Most of you support the financial reform bill that's pending in Congress.
How do I know this? An opinion poll told me.
The Pew Financial Reform Project released a poll last week that found 52 percent of likely voters in Utah think passing a reform bill right now is more important than anything else Congress or the president could do. In addition, 74 percent want an early warning system in place to alert people of looming trouble in the financial industry (whatever that means), and 72 percent want an orderly process in place to allow businesses to fail without harming the rest of the economy — ending the notion of something being "too big to fail."
Finally, the poll reached the ominous conclusion that any incumbent who didn't support such things would likely suffer in November — 42 percent would be less likely to vote for someone who didn't vote for financial reform this year.
Now, pretend you are a Republican member of Congress from Utah. How do you vote?
I'm guessing most of you would say you would vote your conscience. If you think the bill is right, you would support it; if not, you would oppose it, regardless of the consequences. Which just shows how easy it is to be ideologically pure when you don't really have to be a leader.
One of the clear lessons from last week's defeat of incumbent Sen. Bob Bennett at the state Republican convention is that purists who are motivated to be actively involved in politics on both sides of the aisle do not consider compromise or friendship with the other side to be a virtue.

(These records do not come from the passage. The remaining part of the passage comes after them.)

Context: an optimization exercise on an open-source flow, tuned for small area. The choices shown serve that exercise and are no tape-out recipe.
In this exercise RTL edits were held to simulation tests only and were not proved equivalent to the original.
Power and IR drop assume default switching activity.

job 5458:
// rob
module rob (
  input  logic                                   clk,
  input  logic                                   rst,
  input  logic                                   flush,
  input  logic [PIPE_WIDTH-1:0]                  rob_alloc_req,
  input  logic [PIPE_WIDTH-1:0][AREG_W-1:0]      rob_alloc_rd,
  input  logic [PIPE_WIDTH-1:0]                  rob_alloc_has_rd,
  input  logic                                   rob_alloc_fire,
  output logic [PIPE_WIDTH-1:0]                  rob_alloc_gnt,
  output logic [PIPE_WIDTH-1:0][TAG_WIDTH-1:0]   rob_alloc_tags,
  input  logic [CDB_PORTS-1:0]                   cdb_valid,
  input  logic [CDB_PORTS-1:0][TAG_WIDTH-1:0]    cdb_tag,
  input  logic [CDB_PORTS-1:0][XLEN-1:0]         cdb_data,
  output logic [PIPE_WIDTH-1:0][CWP_W-1:0]       commit_write_ports,
  output logic                                   rob_empty,
  output logic                                   rob_full
);
Size: ~630 flip-flops, about 190 I/O pins, roughly 26,000 sq um of cells after synthesis.
clock: 6.0 ns
lec_check: 0
cap_margin: 10
core_margin: 2
core_utilization: 50
slew_margin: 10
synth_hierarchical: 1
standard.sh (not shown) runs the stock make flow with config.mk's settings and CLKGATE_MAP_FILE= SYNTH_SCRIPT=/design/flow/synth_recipe.tcl, a recipe that flattens the netlist after the stock synthesis.
==> flow/flow/run.sh <==
#!/bin/bash
# Own layout flow: the standard ORFS layout (standard.sh) with these changes, all aimed at
# cell area:
# - synthesis: flow/synth.tcl is synth_recipe.tcl with ORFS's abc call given an area-oriented ABC
#   script (flow/abc_area.script), and the full-adder extraction turned off (ADDER_MAP_FILE empty)
#   so ABC maps the few small adders itself.  Registers, their names and cell types are those of
#   the standard synthesis.
# - port buffers: every input and output still gets its own buffer, a buf_1 in place of
#   clkdlybuf4s50_1.
# - clock tree: clkbuf_8 buffers, each driving a cluster of at most 16 registers, and no dummy
#   loads.
set -euo pipefail
W=$(pwd)
bash standard.sh \
  SYNTH_SCRIPT="$W/flow/synth.tcl" \
  MY_ABC_SCRIPT="$W/flow/abc_area.script" \
  ADDER_MAP_FILE= \
  BUFFER_PORTS_ARGS="-buffer_cell sky130_fd_sc_hd__buf_1" \
  CTS_ARGS="-sink_clustering_enable -repair_clock_nets -dont_use_dummy_load -buf_list sky130_fd_sc_hd__clkbuf_8 -sink_clustering_size 16 -sink_clustering_max_diameter 80" \
  finish > "$W/flow_make.log" 2>&1
==> flow/flow/abc_area.script <==
strash
dch
amap
==> flow/flow/synth.tcl <==
# synth_recipe.tcl (the standard synthesis) with ORFS's abc call given this flow's ABC script.
proc synth {args} { yosys synth -nofsm -noshare {*}$args }
proc abc {args} {
  set i [lsearch -exact $args -script]
  if { $i >= 0 } { set args [lreplace $args $i [expr {$i + 1}] -script $::env(MY_ABC_SCRIPT)] }
  yosys abc {*}$args
}
source $::env(SCRIPTS_DIR)/synth.tcl
# left out here: clear keep_hierarchy, flatten, clean up, hide names made inside functions, write 1_2_yosys.v
[inputs] job 9353 vs job 5458
==> flow/flow/run.sh <==
#!/bin/bash
# Own layout flow: the standard ORFS layout (standard.sh) with these changes, all aimed at
# cell area:
# - synthesis: flow/synth.tcl is synth_recipe.tcl with ORFS's abc call given an area-oriented ABC
#   script (flow/abc_area.script), and the full-adder extraction turned off (ADDER_MAP_FILE empty)
#   so ABC maps the few small adders itself.  Inverters are mapped as inv_2, which has the area
#   of inv_1 and twice its drive.  Registers, their names and cell types are those of the
#   standard synthesis.
# - port buffers: every input and output still gets its own buffer, a buf_1 in place of
#   clkdlybuf4s50_1.
# - clock tree: clkbuf_8 buffers, each driving a cluster of at most 15 registers, and no dummy
#   loads.
set -euo pipefail
W=$(pwd)
bash standard.sh \
  SYNTH_SCRIPT="$W/flow/synth.tcl" \
  MY_ABC_SCRIPT="$W/flow/abc_area.script" \
  ADDER_MAP_FILE= \
  BUFFER_PORTS_ARGS="-buffer_cell sky130_fd_sc_hd__buf_1" \
  CTS_ARGS="-sink_clustering_enable -repair_clock_nets -dont_use_dummy_load -buf_list sky130_fd_sc_hd__clkbuf_8 -sink_clustering_size 15 -sink_clustering_max_diameter 70" \
  finish > "$W/flow_make.log" 2>&1
==> flow/flow/synth.tcl <==
# synth_recipe.tcl (the standard synthesis) with ORFS's abc call given this flow's ABC script, and
# inv_1 / clkinv_1 kept out of the mapping: inv_2 has the same area and twice the drive.
proc synth {args} { yosys synth -nofsm -noshare {*}$args }
proc abc {args} {
  set i [lsearch -exact $args -script]
  if { $i >= 0 } { set args [lreplace $args $i [expr {$i + 1}] -script $::env(MY_ABC_SCRIPT)] }
  lappend args -dont_use sky130_fd_sc_hd__inv_1 -dont_use sky130_fd_sc_hd__clkinv_1
  yosys abc {*}$args
}
source $::env(SCRIPTS_DIR)/synth.tcl
# left out here: clear keep_hierarchy, flatten, clean up, hide names made inside functions, write 1_2_yosys.v
## What came out
Comparing the two runs side by side, job 9353 comes out behind job 5458 on total power.
Job 5458 → job 9353: final cell count dropped 16; wire length reported by the detailed router now sits higher; count of cell types in the netlist barely changed; critical path depth down 1.
Of job 9353 and job 5458, the run reporting the higher share of cells above drive strength 1 was job 9353.
Re power per unit of standard cell area: job 9353 and job 5458 aren't equal, and the lower value belongs to job 5458.
NOTE number of clock buffers in the layout job 5458->job 9353 increased by a few percent
Of job 9353 and job 5458, the run reporting the higher non-clock buffer share of cell area was job 5458.
Share of the clock period used by the worst path sits lower in job 9353 than in job 5458.
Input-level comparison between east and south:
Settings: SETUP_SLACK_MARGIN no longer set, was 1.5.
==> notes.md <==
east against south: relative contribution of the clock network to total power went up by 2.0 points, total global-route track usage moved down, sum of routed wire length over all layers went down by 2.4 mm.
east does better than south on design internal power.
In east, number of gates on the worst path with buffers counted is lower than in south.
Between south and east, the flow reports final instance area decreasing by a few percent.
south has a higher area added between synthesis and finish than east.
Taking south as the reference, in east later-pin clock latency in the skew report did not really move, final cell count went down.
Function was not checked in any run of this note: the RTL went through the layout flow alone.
Background: an optimization exercise with open tools, aiming at small area and a short achievable clock period. Do not read the settings as production practice.
Where RTL was checked, it was by simulation tests only, not by an equivalence proof against the original.
Power and IR drop assume default switching activity.

## pixel_engine
module pixel_engine (
    input  logic                         pixel_clk,
    input  logic                         reset,
    input  pixel_engine_pkg::coord_t     draw_x,
    input  pixel_engine_pkg::coord_t     draw_y,
    input  logic                         video_on,
    input  pixel_engine_pkg::text_cell_t char_code,
    input  logic [7:0]                   font_row,
    input  logic                         psel,
    input  logic                         penable,
    input  logic                         pwrite,
    input  logic [8-1:0]       paddr,
    input  logic [32-1:0]       pwdata,
    output logic [32-1:0]       prdata,
    output logic                         pready,
    output logic                         pslverr,
    output pixel_engine_pkg::rgb_t       rgb
);
    logic [8*32-1:0] palette;
    logic [16*25-1:0] object_table;
    logic [16-1:0]    hit;
    sprite_regs u_regs (
        .pixel_clk    (pixel_clk),
        .reset        (reset),
        .psel         (psel),
        .penable      (penable),
        .pwrite       (pwrite),
        .paddr        (paddr),
        .pwdata       (pwdata),
        .prdata       (prdata),
        .pready       (pready),
        .pslverr      (pslverr),
        .palette      (palette),
        .object_table (object_table)
    );
  ...
Size: ~2,800 cells after synthesis, roughly 150 I/O pins, about 39,000 µm² of cells after synthesis.
==> flow/config.mk <==
export PLATFORM = sky130hd
export DESIGN_NAME = pixel_engine
export DESIGN_NICKNAME = pixel_engine
export VERILOG_FILES = /design/flow/design.v
export SDC_FILE = /design/flow/constraint.sdc
export NUM_CORES = 4
export LEC_CHECK = 0
export CAP_MARGIN = 20
export CORE_MARGIN = 2
export CORE_UTILIZATION = 40
export SETUP_SLACK_MARGIN = 4.5
export SLEW_MARGIN = 20
export TNS_END_PERCENT = 100
==> flow/constraint.sdc <==
create_clock -name core_clock -period 10.0 [get_ports {pixel_clk}]
set_input_delay 2.0000 -clock core_clock [delete_from_list [all_inputs] [get_ports {pixel_clk}]]
set_output_delay 2.0000 -clock core_clock [all_outputs]
set_load 0.01 [all_outputs]
run.sh (not shown) runs the stock make flow with config.mk's settings and CLKGATE_MAP_FILE= SYNTH_SCRIPT=/design/flow/synth_recipe.tcl, a recipe that flattens the netlist after the stock synthesis.
The starting point completed with no timing, DRC or antenna violations.
Then changed:
Settings changed: SETUP_SLACK_MARGIN 4.5 to 4.0.
Clock skew barely changes.
Area after synthesis stays the same.
Synthesized cell count stays the same.
Design area rose slightly.
Combinational power barely changes.
Core utilization rose by 0.55 points.
Via count rose slightly.
Wire length rose by a few percent.
No run of this note included a check of the RTL's function; only the layout flow was run.

* * *

pixel_engine, a different RTL version from the one above (not shown whole).
Size: roughly 2800 cells after synthesis, about 690 flip-flops, ~150 I/O pins, about 38000 um^2 of cells after synthesis.
clock: 10.0 ns
lec_check: 0
cap_margin: 5
core_margin: 2
core_utilization: 40
cts_cluster_diameter: 100
cts_cluster_size: 24
setup_slack_margin: 3.8
slew_margin: 5
tns_end_percent: 100
standard.sh (not shown) runs the stock make flow with config.mk's settings and CLKGATE_MAP_FILE= SYNTH_SCRIPT=/design/flow/synth_recipe.tcl, a recipe that flattens the netlist after the stock synthesis.
==> flow/flow/run.sh <==
#!/bin/bash
# The standard layout (standard.sh), with plain buffers on the ports in place
# of the delay-cell buffers ORFS picks by default. The make output goes to
# standard.log; ORFS keeps each step's log under orfs/logs.
set -euo pipefail
export BUFFER_PORTS_ARGS="-buffer_cell sky130_fd_sc_hd__buf_2"
bash standard.sh > standard.log 2>&1
==> next run, changes <==
==> flow/flow/run.sh (replaced) <==
#!/bin/bash
# The standard layout (standard.sh), with plain buffers on the ports in place
# of the delay-cell buffers ORFS picks by default, and clock tree synthesis
# without dummy loads. The make output goes to standard.log; ORFS keeps each
# step's log under orfs/logs.
set -euo pipefail
export BUFFER_PORTS_ARGS="-buffer_cell sky130_fd_sc_hd__buf_1"
export CTS_ARGS="-sink_clustering_enable -repair_clock_nets -sink_clustering_size 28 -sink_clustering_max_diameter 120 -dont_use_dummy_load"
bash standard.sh > standard.log 2>&1
Settings changed: CAP_MARGIN 5 to 20, CORE_UTILIZATION 40 to 50, CTS_CLUSTER_DIAMETER 100 to unset, CTS_CLUSTER_SIZE 24 to unset, GPL_ROUTABILITY_DRIVEN set to 0, PLACE_DENSITY set to 0.65, SETUP_SLACK_MARGIN 3.8 to 3.9, SLEW_MARGIN 5 to 20.
After rerunning: The new run completed without violations. Final area fell by 2.2%. Count of clock-buffer cells in the layout is lower by 28. Core utilization rose by 10 points.
==> next run, changes <==
==> flow/flow/run.sh (replaced) <==
#!/bin/bash
# The standard layout (standard.sh), with plain buffers on the ports in place
# of the delay-cell buffers ORFS picks by default. The make output goes to
# standard.log; ORFS keeps each step's log under orfs/logs.
set -euo pipefail
export BUFFER_PORTS_ARGS="-buffer_cell sky130_fd_sc_hd__buf_2"
bash standard.sh > standard.log 2>&1
Settings changed: CORE_UTILIZATION 50 to 40, CTS_CLUSTER_DIAMETER set to 100, CTS_CLUSTER_SIZE set to 24, GPL_ROUTABILITY_DRIVEN 0 to unset, PLACE_DENSITY 0.65 to unset, SETUP_SLACK_MARGIN 3.9 to 3.8.
Effect:
- die area came out higher by 25%
- worst setup slack degrades by 0.076 ns
- core utilization came out lower by 10 points
- clock skew barely changes
- count of clock-buffer cells in the layout came out higher by 25
- routed wire length came out higher by about 8%
==> next run, changes <==
==> flow/flow/run.sh (replaced) <==
#!/bin/bash
# The standard layout (standard.sh), with plain buffers on the ports in place
# of the delay-cell buffers ORFS picks by default, and clock tree synthesis
# without dummy loads. The make output goes to standard.log; ORFS keeps each
# step's log under orfs/logs.
set -euo pipefail
export BUFFER_PORTS_ARGS="-buffer_cell sky130_fd_sc_hd__buf_1"
export CTS_ARGS="-sink_clustering_enable -repair_clock_nets -sink_clustering_size 24 -sink_clustering_max_diameter 100 -dont_use_dummy_load"
bash standard.sh > standard.log 2>&1
Settings changed: CORE_UTILIZATION 40 to 50, CTS_CLUSTER_DIAMETER 100 to unset, CTS_CLUSTER_SIZE 24 to unset, GPL_ROUTABILITY_DRIVEN set to 0, PLACE_DENSITY set to 0.65, SETUP_SLACK_MARGIN 3.8 to 3.7.
Effect: The new run finished with timing, DRC and antenna clean; total power came out lower by about 6%; routed wire length came out lower by about 9%; synthesized area is unchanged; via count came out higher by about 1.3%; maximum frequency came out lower by about 1.4%; final area came out lower by 3.2%; non-clock buffer count came out lower by 17; global-route usage came out higher by 5.3 points; count of clock-buffer cells in the layout came out lower by 18; cell count came out lower by about 8%; hold slack improves by 0.029 ns.
==> next run, changes <==
==> flow/run.sh (new file) <==
#!/bin/bash
# synth_recipe.tcl (not shown) runs the flow's synth.tcl, then flattens the netlist and writes it again
# the make line also repeats each setting of config.mk as NAME=value (left out here)
make -C /OpenROAD-flow-scripts/flow DESIGN_CONFIG=/design/flow/config.mk WORK_HOME=/design/flow/orfs CLKGATE_MAP_FILE= SYNTH_SCRIPT=/design/flow/synth_recipe.tcl finish
Settings changed: CORE_UTILIZATION 50 to 40, CTS_CLUSTER_DIAMETER set to 100, CTS_CLUSTER_SIZE set to 24, GPL_ROUTABILITY_DRIVEN 0 to unset, PLACE_DENSITY 0.65 to unset, SETUP_SLACK_MARGIN 3.7 to 3.4.
removed: flow/flow/run.sh
removed: flow/standard.sh
Effect:
- core utilization goes down by 8.7 points
- total power goes up by 6.0%
- clock skew goes down by 0.0085 ns
- cell count goes up by 9.3%
- first-iteration DRC count goes down by 6.5%

* * *

Setup of lane 1:
pixel_engine again, from the RTL that the note above started with.
Settings: LEC_CHECK=0, CAP_MARGIN=20, CORE_MARGIN=2, CORE_UTILIZATION=40, CTS_CLUSTER_DIAMETER=100, CTS_CLUSTER_SIZE=24, SETUP_SLACK_MARGIN=3.8, SLEW_MARGIN=20, TNS_END_PERCENT=100; clock period 10.0 ns.
==> flow/flow/run.sh <==
#!/bin/bash
# The standard layout (standard.sh), with plain buffers on the ports in place
# of the delay-cell buffers ORFS picks by default, and clock tree synthesis
# without dummy loads. The make output goes to standard.log; ORFS keeps each
# step's log under orfs/logs.
set -euo pipefail
export BUFFER_PORTS_ARGS="-buffer_cell sky130_fd_sc_hd__buf_2"
export CTS_ARGS="-sink_clustering_enable -repair_clock_nets -sink_clustering_size 24 -sink_clustering_max_diameter 100 -dont_use_dummy_load"
bash standard.sh > standard.log 2>&1
No stage failed in lane 1, and the final checks on the layout all came back clean.
> inputs changed (lane 1 -> lane 2)
Settings: CTS_CLUSTER_DIAMETER removed (was 100); CTS_CLUSTER_SIZE removed (was 24).
==> flow/run.sh (new file) <==
#!/bin/bash
# synth_recipe.tcl (not shown) runs the flow's synth.tcl, then flattens the netlist and writes it again
# the make line also repeats each setting of config.mk as NAME=value (left out here)
make -C /OpenROAD-flow-scripts/flow DESIGN_CONFIG=/design/flow/config.mk WORK_HOME=/design/flow/orfs CLKGATE_MAP_FILE= SYNTH_SCRIPT=/design/flow/synth_recipe.tcl finish
removed: flow/flow/run.sh
removed: flow/standard.sh
### Flow results
- Delta (lane 2 minus lane 1): number of multi-input logic gates held; clock skew went down 0.028 ns; number of setup buffers added after CTS went up 47; register-to-register slack went up 0.16 ns.
- Lane 2 ends up with lower clock transition at the register clock pins on the worst setup and hold paths after CTS than lane 1 does.

* * *

pixel_engine, a different RTL version from the one above (not shown whole).
Size in the first run: roughly 2900 cells after synthesis, about 740 flip-flops, about 39000 µm² of cells after synthesis.
// pixel_engine
module pixel_engine (
    input  logic                         pixel_clk,
    input  logic                         reset,
    input  pixel_engine_pkg::coord_t     draw_x,
    input  pixel_engine_pkg::coord_t     draw_y,
    input  logic                         video_on,
    input  pixel_engine_pkg::text_cell_t char_code,
    input  logic [7:0]                   font_row,
    input  logic                         psel,
    input  logic                         penable,
    input  logic                         pwrite,
    input  logic [8-1:0]       paddr,
    input  logic [32-1:0]       pwdata,
    output logic [32-1:0]       prdata,
    output logic                         pready,
    output logic                         pslverr,
    output pixel_engine_pkg::rgb_t       rgb
);
==> flow/config.mk <==
export PLATFORM = sky130hd
export DESIGN_NAME = pixel_engine
export DESIGN_NICKNAME = pixel_engine
export VERILOG_FILES = /design/flow/design.v
export SDC_FILE = /design/flow/constraint.sdc
export NUM_CORES = 4
export LEC_CHECK = 0
export CAP_MARGIN = 20
export CORE_MARGIN = 2
export CORE_UTILIZATION = 40
export SETUP_SLACK_MARGIN = 4.0
export SLEW_MARGIN = 20
export TNS_END_PERCENT = 100
==> flow/constraint.sdc <==
create_clock -name core_clock -period 10.0 [get_ports {pixel_clk}]
set_input_delay 2.0000 -clock core_clock [delete_from_list [all_inputs] [get_ports {pixel_clk}]]
set_output_delay 2.0000 -clock core_clock [all_outputs]
set_load 0.01 [all_outputs]
run.sh (not shown) runs the stock make flow with config.mk's settings and CLKGATE_MAP_FILE= SYNTH_SCRIPT=/design/flow/synth_recipe.tcl, a recipe that flattens the netlist after the stock synthesis.
Stock flow here: none of the scripts above is used.
The starting point passed the timing, design-rule and antenna checks.
Then changed:
- SETUP_SLACK_MARGIN: 4.0 -> 4.5
- core utilization climbs by 0.79 points
- setup slack improves by 0.33 ns
- critical path depth climbs by 2
- power decreases by 2.2%

* * *

Another version of the RTL of pixel_engine (not shown whole).
Size in the first run: about 150 I/O pins, roughly 37,000 µm² of cells after synthesis.
clock: 10.0 ns
lec_check: 0
cap_margin: 20
core_margin: 2
core_utilization: 40
setup_slack_margin: 4.5
slew_margin: 20
tns_end_percent: 100
Next try:
CTS_CLUSTER_DIAMETER = 100   (was not set)
CTS_CLUSTER_SIZE = 24   (was not set)
SETUP_SLACK_MARGIN = 3.8   (was 4.5)
Worst setup slack gets worse by 0.13 ns.
Hold slack hardly moves.
First-iteration DRC count is lower by 7.8%.
Total power decreases by 16%.
Clock-buffer cell count drops by 47.
Die area is unchanged.
Clock skew went up by 0.0042 ns.
Register-to-register slack got worse by 0.10 ns.
Next try:
CTS_CLUSTER_DIAMETER = not set   (was 100)
CTS_CLUSTER_SIZE = not set   (was 24)
The changed run completed without violations.
Clock power grows by 66%.
Sequential share of layout area is lower by 1.1 points.
Utilization came out higher by 1.3 points.
Critical path depth came out higher by 10.
Global-route usage rises by 0.34 points.
Maximum frequency decreases by 0.60%.
Wire length barely changes.
Count of clock-buffer cells in the layout climbs by 53.
Die area stays the same.
Via count came out higher by 1.2%.
Function was not checked in any run of this note: the RTL went through the layout flow alone.

* * *

## build 29
pixel_engine with an RTL version that a note above also has.
Size: ~38000 µm² of cells after synthesis.
export LEC_CHECK = 0
export CAP_MARGIN = 20
export CORE_MARGIN = 2
export CORE_UTILIZATION = 50
export GPL_ROUTABILITY_DRIVEN = 0
export PLACE_DENSITY = 0.65
export SETUP_SLACK_MARGIN = 3.8
export SLEW_MARGIN = 20
export TNS_END_PERCENT = 100
create_clock -name core_clock -period 10.0 [get_ports {pixel_clk}]
standard.sh (not shown) runs the stock make flow with config.mk's settings and CLKGATE_MAP_FILE= SYNTH_SCRIPT=/design/flow/synth_recipe.tcl, a recipe that flattens the netlist after the stock synthesis.
==> flow/flow/run.sh <==
#!/bin/bash
# The standard layout (standard.sh), with plain buffers on the ports in place
# of the delay-cell buffers ORFS picks by default, and clock tree synthesis
# without dummy loads. The make output goes to standard.log; ORFS keeps each
# step's log under orfs/logs.
set -euo pipefail
export BUFFER_PORTS_ARGS="-buffer_cell sky130_fd_sc_hd__buf_1"
export CTS_ARGS="-sink_clustering_enable -repair_clock_nets -sink_clustering_size 24 -sink_clustering_max_diameter 100 -dont_use_dummy_load"
bash standard.sh > standard.log 2>&1
Build 29 closes out successfully: all stages finished, all timing, DRC and antenna checks passed.
Modified inputs, build 68 compared to build 29
Settings: clearing GPL_ROUTABILITY_DRIVEN, which used to be 0; swapping 3.8 for 3.9 in SETUP_SLACK_MARGIN.
diff --git a/flow/flow/run.sh b/flow/flow/run.sh
--- a/flow/flow/run.sh
+++ b/flow/flow/run.sh
@@ -7 +7 @@
-export BUFFER_PORTS_ARGS="-buffer_cell sky130_fd_sc_hd__buf_1"
+export BUFFER_PORTS_ARGS="-buffer_cell sky130_fd_sc_hd__buf_2"
==> summary.txt <==
Hold slack on build 68 is down relative to build 29. Build 68 contains fewer vias than build 29. NOTE: core utilization in build 68 exceeds that of build 29. Diff build 29 -> build 68: routed wire length on met2 saw an increase; first-pass GRT wire length climbed 3.6%; total power moved up; non-clock buffer total of the final layout picked up an extra 33; sequential fraction of design power shows a reduction of 1.0 points.
Changes in build 81 relative to build 68:
Settings: swapping 3.9 for 3.8 in SETUP_SLACK_MARGIN; clearing PLACE_DENSITY, which used to be 0.65; putting CTS_CLUSTER_DIAMETER at 100 where nothing was set; swapping 50 for 40 in CORE_UTILIZATION; putting CTS_CLUSTER_SIZE at 24 where nothing was set.
==> flow/run.sh (new file) <==
#!/bin/bash
# synth_recipe.tcl (not shown) runs the flow's synth.tcl, then flattens the netlist and writes it again
# the make line also repeats each setting of config.mk as NAME=value (left out here)
make -C /OpenROAD-flow-scripts/flow DESIGN_CONFIG=/design/flow/config.mk WORK_HOME=/design/flow/orfs CLKGATE_MAP_FILE= SYNTH_SCRIPT=/design/flow/synth_recipe.tcl finish
removed: flow/flow/run.sh
removed: flow/standard.sh
Number of cells on the critical path: build 81 > build 68. | via count | lower: build 68 |. Startpoint-to-endpoint class of the critical path = in2reg: build 81; startpoint-to-endpoint class of the critical path = in2out: build 68. Summary of the comparison: utilization is lower in build 81, relative to build 68. Between build 68 and build 81, the worst max-slew margin expressed relative to the limit is higher for build 81. Summary of build 81 over build 68: minimum clock period after layout held; sequential share of layout area lost 2.4 points. Power after layout came out higher on build 81 than on build 68.
diff inputs: build 81 => build 33
Settings: changing CORE_UTILIZATION from 40 to 50; removing CTS_CLUSTER_SIZE (formerly 24); removing CTS_CLUSTER_DIAMETER (formerly 100); setting PLACE_DENSITY to 0.65 for the first time.
==> flow/flow/run.sh (new file) <==
#!/bin/bash
# The standard layout (standard.sh), with plain buffers on the ports in place
# of the delay-cell buffers ORFS picks by default, and clock tree synthesis
# without dummy loads. The make output goes to standard.log; ORFS keeps each
# step's log under orfs/logs.
set -euo pipefail
export BUFFER_PORTS_ARGS="-buffer_cell sky130_fd_sc_hd__buf_2"
export CTS_ARGS="-sink_clustering_enable -repair_clock_nets -sink_clustering_size 24 -sink_clustering_max_diameter 100 -dont_use_dummy_load"
bash standard.sh > standard.log 2>&1
==> flow/standard.sh (new file) <==
#!/bin/bash
# synth_recipe.tcl (not shown) runs the flow's synth.tcl, then flattens the netlist and writes it again
# the make line also repeats each setting of config.mk as NAME=value (left out here)
make -C /OpenROAD-flow-scripts/flow DESIGN_CONFIG=/design/flow/config.mk WORK_HOME=/design/flow/orfs CLKGATE_MAP_FILE= SYNTH_SCRIPT=/design/flow/synth_recipe.tcl "${@:-finish}"
removed: flow/run.sh
### Flow results
- As far as clock-pin slew on the worst setup and hold paths is concerned, build 81 and build 33 perform about the same.
- Power: build 33 draws less than build 81
- met3 demand-to-capacity share in global routing for build 33: 5.6 points up relative to build 81
- From build 81 to build 33 the numbers moved as follows: cell count went down, via count went down.
- The fraction of area in multi-input gates of build 33 exceeds that of build 81 by 0.95 points.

Within a few days of Bennett's defeat, we published a letter from a reader who warned Sen. Orrin Hatch he also would be handed his "pink slip" if he voted to confirm Supreme Court nominee Elena Kagan. This ultimatum came before anyone really knew much about Kagan, other than that she presumably has liberal leanings — something that hardly should surprise anyone, given who nominated her.
Bennett was defeated in large measure because of his vote in favor of the Bush administration's bailout of failing financial firms in 2008. That was orchestrated by then-Treasury Secretary Henry Paulson, who was an ideological supporter of the free market but who became pragmatic when faced with the real possibility the entire economy could collapse.
Everyone who voted in favor of this bailout did so with an understanding of the possible political risks. Here's how a wire-service story this newspaper published at the time put it:
"In an Associated Press-Knowledge Networks poll, only 30 percent of those surveyed expressed support for Bush's package. An additional 45 percent were opposed, with 25 percent undecided. ... Aides to lawmakers in both parties say telephone calls from constituents are running heavily against the bailout — in some cases nearly 100-1 against, making the vote a potentially tricky one for a candidate in a competitive race."
And yet Bennett and a majority of other members of Congress voted for it. One can only presume they did so because they put their notion of what they felt was right ahead of anything else.
I remember a time when the common complaint against President Bill Clinton was that he never made a decision without first consulting an opinion poll. When polls showed most Americans opposed to Clinton's impeachment, Rep. Henry Hyde, R-Ill., dismissed them by saying, "Poll-taking is an art, not a science." Americans wanted real leadership, not someone who always followed what the people wanted.
Except, of course, that this is not what many Americans want at all.
So what would you do? If you believed in the financial reform bill, would you support it even though it is a Democratic bill? If you opposed it, would you try to amend it to find a compromise? Or is compromise now to be avoided at all costs?